Available data START
### flow/config.mk
export PLATFORM = sky130hd
export DESIGN_NAME = mult4x4
export DESIGN_NICKNAME = mult4x4
export VERILOG_FILES = /design/flow/design.v
export SDC_FILE = /design/flow/constraint.sdc
export NUM_CORES = 4
export LEC_CHECK = 1
export CORE_AREA = 10 10 77 77
export DIE_AREA = 0 0 87 87
### flow/constraint.sdc
current_design mult4x4

set clk_period 3.1
set clk_io_pct 0.2

create_clock -name clk0 -period $clk_period

set non_clock_inputs [all_inputs -no_clocks]
set_input_delay [expr $clk_period * $clk_io_pct] -clock clk0 $non_clock_inputs
set_output_delay [expr $clk_period * $clk_io_pct] -clock clk0 [all_outputs]
### flow/design.v
`timescale 1ns/1ns
module fa (
  input  a,
  input  b,
  input  cin,
  output sum,
  output cout
);
  wire x1, c1, c2;
  xor u_xor1(x1,  a,   b);
  xor u_xor2(sum, x1,  cin);
  and u_and1(c1, a, b);
  and u_and2(c2, x1, cin);  
  or  u_or (cout, c1, c2);
endmodule
`timescale 1ns/1ns
module ha (
  input  a,
  input  b,
  output sum,
  output cout
);
  xor u_xor(sum, a, b);
  and u_and(cout, a, b);
endmodule
`timescale 1ns/1ns
module mult4x4 (
  input  [3:0] a,
  input  [3:0] b,
  output [7:0] p
);
  wire [7:0] A_ext;
  assign A_ext[3:0] = a[3:0];
  assign A_ext[7:4] = {4{a[3]}};
  wire [7:0] A_not = ~A_ext;
  wire [7:0] negA8;
  wire c_n0, c_n1, c_n2, c_n3, c_n4, c_n5, c_n6, c_n7;
  ha INC0 (.a(A_not[0]), .b(1'b1), .sum(negA8[0]), .cout(c_n0));
  fa INC1 (.a(A_not[1]), .b(1'b0), .cin(c_n0), .sum(negA8[1]), .cout(c_n1));
  fa INC2 (.a(A_not[2]), .b(1'b0), .cin(c_n1), .sum(negA8[2]), .cout(c_n2));
  fa INC3 (.a(A_not[3]), .b(1'b0), .cin(c_n2), .sum(negA8[3]), .cout(c_n3));
  fa INC4 (.a(A_not[4]), .b(1'b0), .cin(c_n3), .sum(negA8[4]), .cout(c_n4));
  fa INC5 (.a(A_not[5]), .b(1'b0), .cin(c_n4), .sum(negA8[5]), .cout(c_n5));
  fa INC6 (.a(A_not[6]), .b(1'b0), .cin(c_n5), .sum(negA8[6]), .cout(c_n6));
  fa INC7 (.a(A_not[7]), .b(1'b0), .cin(c_n6), .sum(negA8[7]), .cout(c_n7));  
  wire [7:0] R0, R1, R2, R3_raw, R3;
  and a00 (R0[0], A_ext[0], b[0]);
  and a01 (R0[1], A_ext[1], b[0]);
  and a02 (R0[2], A_ext[2], b[0]);
  and a03 (R0[3], A_ext[3], b[0]);
  and a04 (R0[4], A_ext[4], b[0]);
  and a05 (R0[5], A_ext[5], b[0]);
  and a06 (R0[6], A_ext[6], b[0]);
  and a07 (R0[7], A_ext[7], b[0]);
  wire [7:0] R1_pre;
  and a10 (R1_pre[0], A_ext[0], b[1]);
  and a11 (R1_pre[1], A_ext[1], b[1]);
  and a12 (R1_pre[2], A_ext[2], b[1]);
  and a13 (R1_pre[3], A_ext[3], b[1]);
  and a14 (R1_pre[4], A_ext[4], b[1]);
  and a15 (R1_pre[5], A_ext[5], b[1]);
  and a16 (R1_pre[6], A_ext[6], b[1]);
  and a17 (R1_pre[7], A_ext[7], b[1]);
  assign R1[0]   = 1'b0;
  assign R1[7:1] = R1_pre[6:0];
  wire [7:0] R2_pre;
  and a20 (R2_pre[0], A_ext[0], b[2]);
  and a21 (R2_pre[1], A_ext[1], b[2]);
  and a22 (R2_pre[2], A_ext[2], b[2]);
  and a23 (R2_pre[3], A_ext[3], b[2]);
  and a24 (R2_pre[4], A_ext[4], b[2]);
  and a25 (R2_pre[5], A_ext[5], b[2]);
  and a26 (R2_pre[6], A_ext[6], b[2]);
  and a27 (R2_pre[7], A_ext[7], b[2]);
  assign R2[1:0] = 2'b00;
  assign R2[7:2] = R2_pre[5:0];
  and a30 (R3_raw[0], negA8[0], b[3]);
  and a31 (R3_raw[1], negA8[1], b[3]);
  and a32 (R3_raw[2], negA8[2], b[3]);
  and a33 (R3_raw[3], negA8[3], b[3]);
  and a34 (R3_raw[4], negA8[4], b[3]);
  and a35 (R3_raw[5], negA8[5], b[3]);
  and a36 (R3_raw[6], negA8[6], b[3]);
  and a37 (R3_raw[7], negA8[7], b[3]);
  assign R3[2:0] = 3'b000;
  assign R3[3]   = R3_raw[0];
  assign R3[4]   = R3_raw[1];
  assign R3[5]   = R3_raw[2];
  assign R3[6]   = R3_raw[3];
  assign R3[7]   = R3_raw[4];
  wire [7:0] S1;
  wire [8:0] C1; assign C1[0] = 1'b0;
  genvar k;
  generate
    for (k=0; k<8; k=k+1) begin : CSA_A
      fa uA (.a(R0[k]), .b(R1[k]), .cin(R2[k]), .sum(S1[k]), .cout(C1[k+1]));
    end
  endgenerate
  wire [7:0] C1sh = {C1[7:0]};   
  wire [7:0] S2;
  wire [8:0] C2; assign C2[0] = 1'b0;
  generate
    for (k=0; k<8; k=k+1) begin : CSA_B
      fa uB (.a(S1[k]), .b(C1sh[k]), .cin(R3[k]), .sum(S2[k]), .cout(C2[k+1]));
    end
  endgenerate
  wire [7:0] C2sh = {C2[7:0]};   
  wire c0, c1b, c2b, c3b, c4b, c5b, c6b;
  ha CPA0 (.a(S2[0]), .b(C2sh[0]), .sum(p[0]), .cout(c0));
  fa CPA1 (.a(S2[1]), .b(C2sh[1]), .cin(c0),  .sum(p[1]), .cout(c1b));
  fa CPA2 (.a(S2[2]), .b(C2sh[2]), .cin(c1b), .sum(p[2]), .cout(c2b));
  fa CPA3 (.a(S2[3]), .b(C2sh[3]), .cin(c2b), .sum(p[3]), .cout(c3b));
  fa CPA4 (.a(S2[4]), .b(C2sh[4]), .cin(c3b), .sum(p[4]), .cout(c4b));
  fa CPA5 (.a(S2[5]), .b(C2sh[5]), .cin(c4b), .sum(p[5]), .cout(c5b));
  fa CPA6 (.a(S2[6]), .b(C2sh[6]), .cin(c5b), .sum(p[6]), .cout(c6b));
  wire c7_unused;
  fa CPA7 (.a(S2[7]), .b(C2sh[7]), .cin(c6b), .sum(p[7]), .cout(c7_unused));
endmodule
### flow/run.sh
#!/bin/bash
# OpenROAD 26Q1-2900-gdf79404cd8, Yosys 0.63+post, stock flow scripts
make -C /OpenROAD-flow-scripts/flow DESIGN_CONFIG=/design/flow/config.mk WORK_HOME=/design/flow/orfs finish
==> results_dict.tcl <==
# yosys + openroad results
set metrics [dict create \
    status "finished, violations left" \
    violations "negative setup slack" \
    slowest_delay_ns 0.51 \
    cp-end-kind "output pin" \
    area_growth_pct 50.1 \
    drc 0 \
    ys_seq_share_pct 0 \
    grt_pass1_wl_mm 1.79 \
    syn_inst 59 \
    chipArea_sq_um 7570 \
    die_x_microns 87 \
    total_leakage_power_nw 0.429 \
    drtIter0Drc 12 \
    antenna_found_initial 0 \
    grt_util_all_layers_pct 2.74 \
    synth_area_leader_cell "fa_1" \
    nFillCells 462 \
    core-area_sq_um 4350 \
    place_area_sq_um 803 \
    final_antenna_net_count 0 \
    cp.arrival_ns 3.50 \
    yosysCellCount 59 \
    hold_viol_final 0 \
    rsz0062_at_grt "yes" \
    ys_top_cells_by_area "fa_1 (40%), ha_1 (16%), buf_4 (11%)" \
    synth.cellmix.compoundShare_pct 0 \
    critPathBufInv 3 \
    numPortBuffers 16 \
    rows 24 \
    synth_adder_area_share_pct 56.3 \
    vias 395 \
    wire_per_inst_microns 8.38 \
    yosys_area_sq_um 547 \
    cts_hold_buf 0 \
    comb_area_sq_um 488 \
    antenna_cells_inserted 0 \
    critPathMaxFanout 2 \
    ff_latch_area_sq_um 0 \
    synthSimpleGateAreaFrac_pct 17.4 \
    warnings 36 \
    grt_max_degree 6 \
    syn_avg_cell_area_sq_um 9.27 \
    cap_violations 0 \
    final_core_util_pct 18.9 \
    whs_ns 1.91 \
    crit_chain "buf_8 > nand2_8 > fa_1 > fa_1 > inv_1 > ha_2 > fa_2 > fa_2 > fa_2 > xnor2_2 > xnor3_1 > buf_2" \
    cp-start-kind "primary input" \
    fp_util_pct 12.6 \
    first_global_vias 414 \
    worst_slack_ns -1.02 \
    synth_cell_types 11 \
    yosys.area_share.xor_xnor_pct 5.72 \
    dp.cells 127 \
    yosys_warnings 0 \
    top_area_share_pct 40.3 \
    finalCritPeriodShare_pct 133 \
    fmax_mhz 243 \
    slew_violations 0 \
    worst_pin_slew_ns 0.127 \
    dp_hpwl_microns 973 \
    drt-pass1-iter-count 2 \
    final_common_cell "inv_1" \
    drt-vias-per-instance 3.09 \
    netlist_area_sq_um 547 \
    power.density_nw_per_um2 205 \
    die_h_microns 87 \
    n_clock_buffer 0 \
    flop-count 0 \
    cpMaxStageDelayCell "fa_1" \
    required_ns 2.48 \
    grt-ovfl-total 0 \
    io_pins 16 \
    drive_gt1_share_pct 47.4 \
    critical_path.most_common_cell "fa_2" \
    ir_worst_vdd_mv 0.0623 \
    setup_violations 4 \
    path_class "in -> out" \
    design_area_sq_um 821 \
    min_period_ns 4.12 \
    cp_top_family "adder cells" \
    hold_class "in -> out" \
    top_logic_kind "adder cells" \
    drt_wl_total_mm 1.07 \
    place.gp.congestion 0.799 \
    finalNonFillerCells 128 \
    lay_top_cells "inv_1 (13), buf_4 (10), fa_1 (7)" \
    max-slew-margin-rel_pct 91.5 \
    mux_area_share_pct 0 \
]
## worst paths after layout
kind / from / slack (ns) / to / cells past startpoint
worst min-delay path: a[0] / 1.91 / p[0] / 3
worst max-delay path: b[2] / -1.02 / p[7] / 12
## stage by stage
step | worst slack (ns) | setup TNS (ns) | total power [mW]
2_1_floorplan | -0.925 | -1.90 | 0.125
3_3_place_gp | -1.97 | -6.94 | 0.200
3_5_place_dp | -1.97 | -6.97 | 0.197
4_1_cts | -1.06 | -2.52 | 0.178
5_1_grt | -1.15 | -2.79 | 0.199
6_report | -1.02 | -2.38 | 0.168
## cell type report
class                           instances  area share (%)
Inverter                               14            6.40
Multi-Input combinational cell         37            59.5
Tap cell                               52            7.93
Timing Repair Buffer                   25            26.2
## kinds of logic after synthesis
| group | count (synthesis) |
|---|---|
| adders and majority gates | 18 |
| and+or+nand+nor | 17 |
| xor gates and xnor gates | 2 |
| buffers and inverters | 22 |
## cell usage after synthesis
cell type  number
xnor2_1         1
nand2_2         1
buf_4           8
fa_1           11
and2_2          2
ha_1            7
or2b_1          1
inv_1          14
and2_1          7
xnor3_1         1
nand2_1         6
## worst min-delay path: stages
cell,delay (ns)
buf_2,0.13
and2_1,0.15
clkdlybuf4s50_1,0.39
## report_power, final
part	total, mW	internal, mW	switching, mW	leakage, nW
Combinational	0.168	0.104	0.0645	0.429
Clock	0	0	0	0
Sequential	0	0	0	0
## per-layer routing
layer | GRT usage, % | wire [microns] | vias to the layer above
met5 | 0 | 0 | -
met4 | 0 | 0 | 0
met3 | 1.04 | 138 | 0
met2 | 3.86 | 432 | 12
met1 | 4.10 | 502 | 187
li1 | - | - | 196
## what timing repair did
item / in CTS / in global routing
gates resized: 58 / 3
pin swaps: 8 / 1
setup endpoints to repair: 6 / 4
setup buffers: 1 / 0
Power figures rest on the tool's default switching activity, not on a simulated workload.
Available data END
◆ **What you are asked to do**
Could you copy each line from the listing that has the word "begin" in it?

◆ **Response to this task**
    for (k=0; k<8; k=k+1) begin : CSA_A
    for (k=0; k<8; k=k+1) begin : CSA_B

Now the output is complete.